__ASSIGNED TASK__
Collect all lines from the records below that include the word "area".

__DATA SUPPLIED__
### config.mk
export PLATFORM = sky130hd
export DESIGN_NAME = lvl_irq_ctrl
export DESIGN_NICKNAME = d
export VERILOG_FILES = /design/src/rtl/lvl_irq_pkg.sv /design/src/rtl/lvl_irq_cfg.sv /design/src/rtl/lvl_irq_arb.sv /design/src/rtl/lvl_irq_nest.sv /design/src/rtl/lvl_irq_ctrl.sv
export SDC_FILE = /design/constraint.sdc
export NUM_CORES = 1
export LEC_CHECK = 0
export BUFFER_PORTS_ARGS = -buffer_cell sky130_fd_sc_hd__buf_2
export CAP_MARGIN = 20
export CORE_MARGIN = 2
export CORE_UTILIZATION = 45
export CTS_CLUSTER_DIAMETER = 60
export CTS_CLUSTER_SIZE = 12
export DETAILED_ROUTE_END_ITERATION = 10
export GPL_TIMING_DRIVEN = 0
export MAX_ROUTING_LAYER = met4
export PLACE_DENSITY = 0.72
export SYNTH_ARGS = -nofsm -noshare
export SYNTH_HDL_FRONTEND = slang
export SYNTH_HIERARCHICAL = 1
export SYNTH_SLANG_ARGS = --single-unit
### constraint.sdc
create_clock -name clk -period 7.35 [get_ports clk]
set_input_delay 1.8375 -clock clk [delete_from_list [all_inputs] [get_ports clk]]
set_output_delay 1.8375 -clock clk [all_outputs]
set_load 0.1 [all_outputs]
### src/rtl/lvl_irq_pkg.sv
package lvl_irq_pkg;
   localparam int LVL_N = 4;
   localparam int LVL_W = 2;

   typedef logic [LVL_W-1:0] lvl_t;

   typedef enum logic [1:0] {
      SEL_LVL = 2'd0,
      SEL_VEC = 2'd1,
      SEL_CTL = 2'd2,
      SEL_RSV = 2'd3
   } wsel_e;
endpackage
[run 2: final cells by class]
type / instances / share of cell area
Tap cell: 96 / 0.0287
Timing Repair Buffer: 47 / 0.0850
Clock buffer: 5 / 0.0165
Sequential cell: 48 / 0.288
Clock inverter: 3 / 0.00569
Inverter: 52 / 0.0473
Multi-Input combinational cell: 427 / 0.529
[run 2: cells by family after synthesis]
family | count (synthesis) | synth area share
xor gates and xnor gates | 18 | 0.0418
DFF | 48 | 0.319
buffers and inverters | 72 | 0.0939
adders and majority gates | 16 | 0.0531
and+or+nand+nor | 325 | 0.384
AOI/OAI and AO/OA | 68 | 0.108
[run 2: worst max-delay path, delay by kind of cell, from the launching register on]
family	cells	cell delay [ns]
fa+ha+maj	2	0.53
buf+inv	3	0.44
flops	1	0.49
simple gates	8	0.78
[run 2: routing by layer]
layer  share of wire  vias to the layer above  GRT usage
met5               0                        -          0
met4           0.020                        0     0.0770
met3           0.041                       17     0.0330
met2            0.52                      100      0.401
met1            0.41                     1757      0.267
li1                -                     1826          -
<file path="config.mk">
export PLATFORM = sky130hd
export DESIGN_NAME = txq_ring_ctrl
export DESIGN_NICKNAME = d
export VERILOG_FILES = /design/src/rtl/txq_pkg.sv /design/src/rtl/txq_desc_check.sv /design/src/rtl/txq_kick_track.sv /design/src/rtl/txq_head_fsm.sv /design/src/rtl/txq_ring_ctrl.sv
export SDC_FILE = /design/constraint.sdc
export NUM_CORES = 1
export LEC_CHECK = 0
export BUFFER_PORTS_ARGS = -buffer_cell sky130_fd_sc_hd__buf_2
export CAP_MARGIN = 20
export CORE_MARGIN = 1.5
export CORE_UTILIZATION = 45
export DETAILED_ROUTE_END_ITERATION = 12
export PLACE_DENSITY = 0.71
export SYNTH_ARGS = -nofsm -noshare
export SYNTH_HDL_FRONTEND = slang
export SYNTH_SLANG_ARGS = --single-unit
</file>
<file path="constraint.sdc">
create_clock -name clk -period 2.9 [get_ports clk]
set_input_delay 0.145 -clock clk [delete_from_list [all_inputs] [get_ports clk]]
set_output_delay 0.145 -clock clk [all_outputs]
set_load 0.02 [all_outputs]
</file>
File: config.mk
export PLATFORM = sky130hd
export DESIGN_NAME = i2c_scl_timer
export DESIGN_NICKNAME = d
export VERILOG_FILES = /design/src/rtl/i2c_scl_pkg.sv /design/src/rtl/i2c_line_sync.sv /design/src/rtl/i2c_tick_counter.sv /design/src/rtl/i2c_scl_timer.sv
export SDC_FILE = /design/constraint.sdc
export NUM_CORES = 1
export LEC_CHECK = 0
export BUFFER_PORTS_ARGS = -buffer_cell sky130_fd_sc_hd__buf_4
export CAP_MARGIN = 0
export CELL_PAD_IN_SITES_DETAIL_PLACEMENT = 1
export CELL_PAD_IN_SITES_GLOBAL_PLACEMENT = 1
export CORE_UTILIZATION = 30
export CTS_BUF_LIST = sky130_fd_sc_hd__clkbuf_2 sky130_fd_sc_hd__clkbuf_4 sky130_fd_sc_hd__clkbuf_8
export DETAILED_ROUTE_END_ITERATION = 10
export PLACE_DENSITY_LB_ADDON = 0.1
export RECOVER_POWER = 25
export SETUP_SLACK_MARGIN = 0.02
export SKIP_CTS_REPAIR_TIMING = 1
export SLEW_MARGIN = 20
export SYNTH_ARGS = -nofsm -noshare
export SYNTH_HDL_FRONTEND = slang
export SYNTH_SLANG_ARGS = --single-unit
File: constraint.sdc
create_clock -name clk -period 3.2 [get_ports clk]
set_input_delay 0.48 -clock clk [delete_from_list [all_inputs] [get_ports clk]]
set_output_delay 0.48 -clock clk [all_outputs]
set_load 0.005 [all_outputs]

__ANSWER SPACE__
type / instances / share of cell area
family | count (synthesis) | synth area share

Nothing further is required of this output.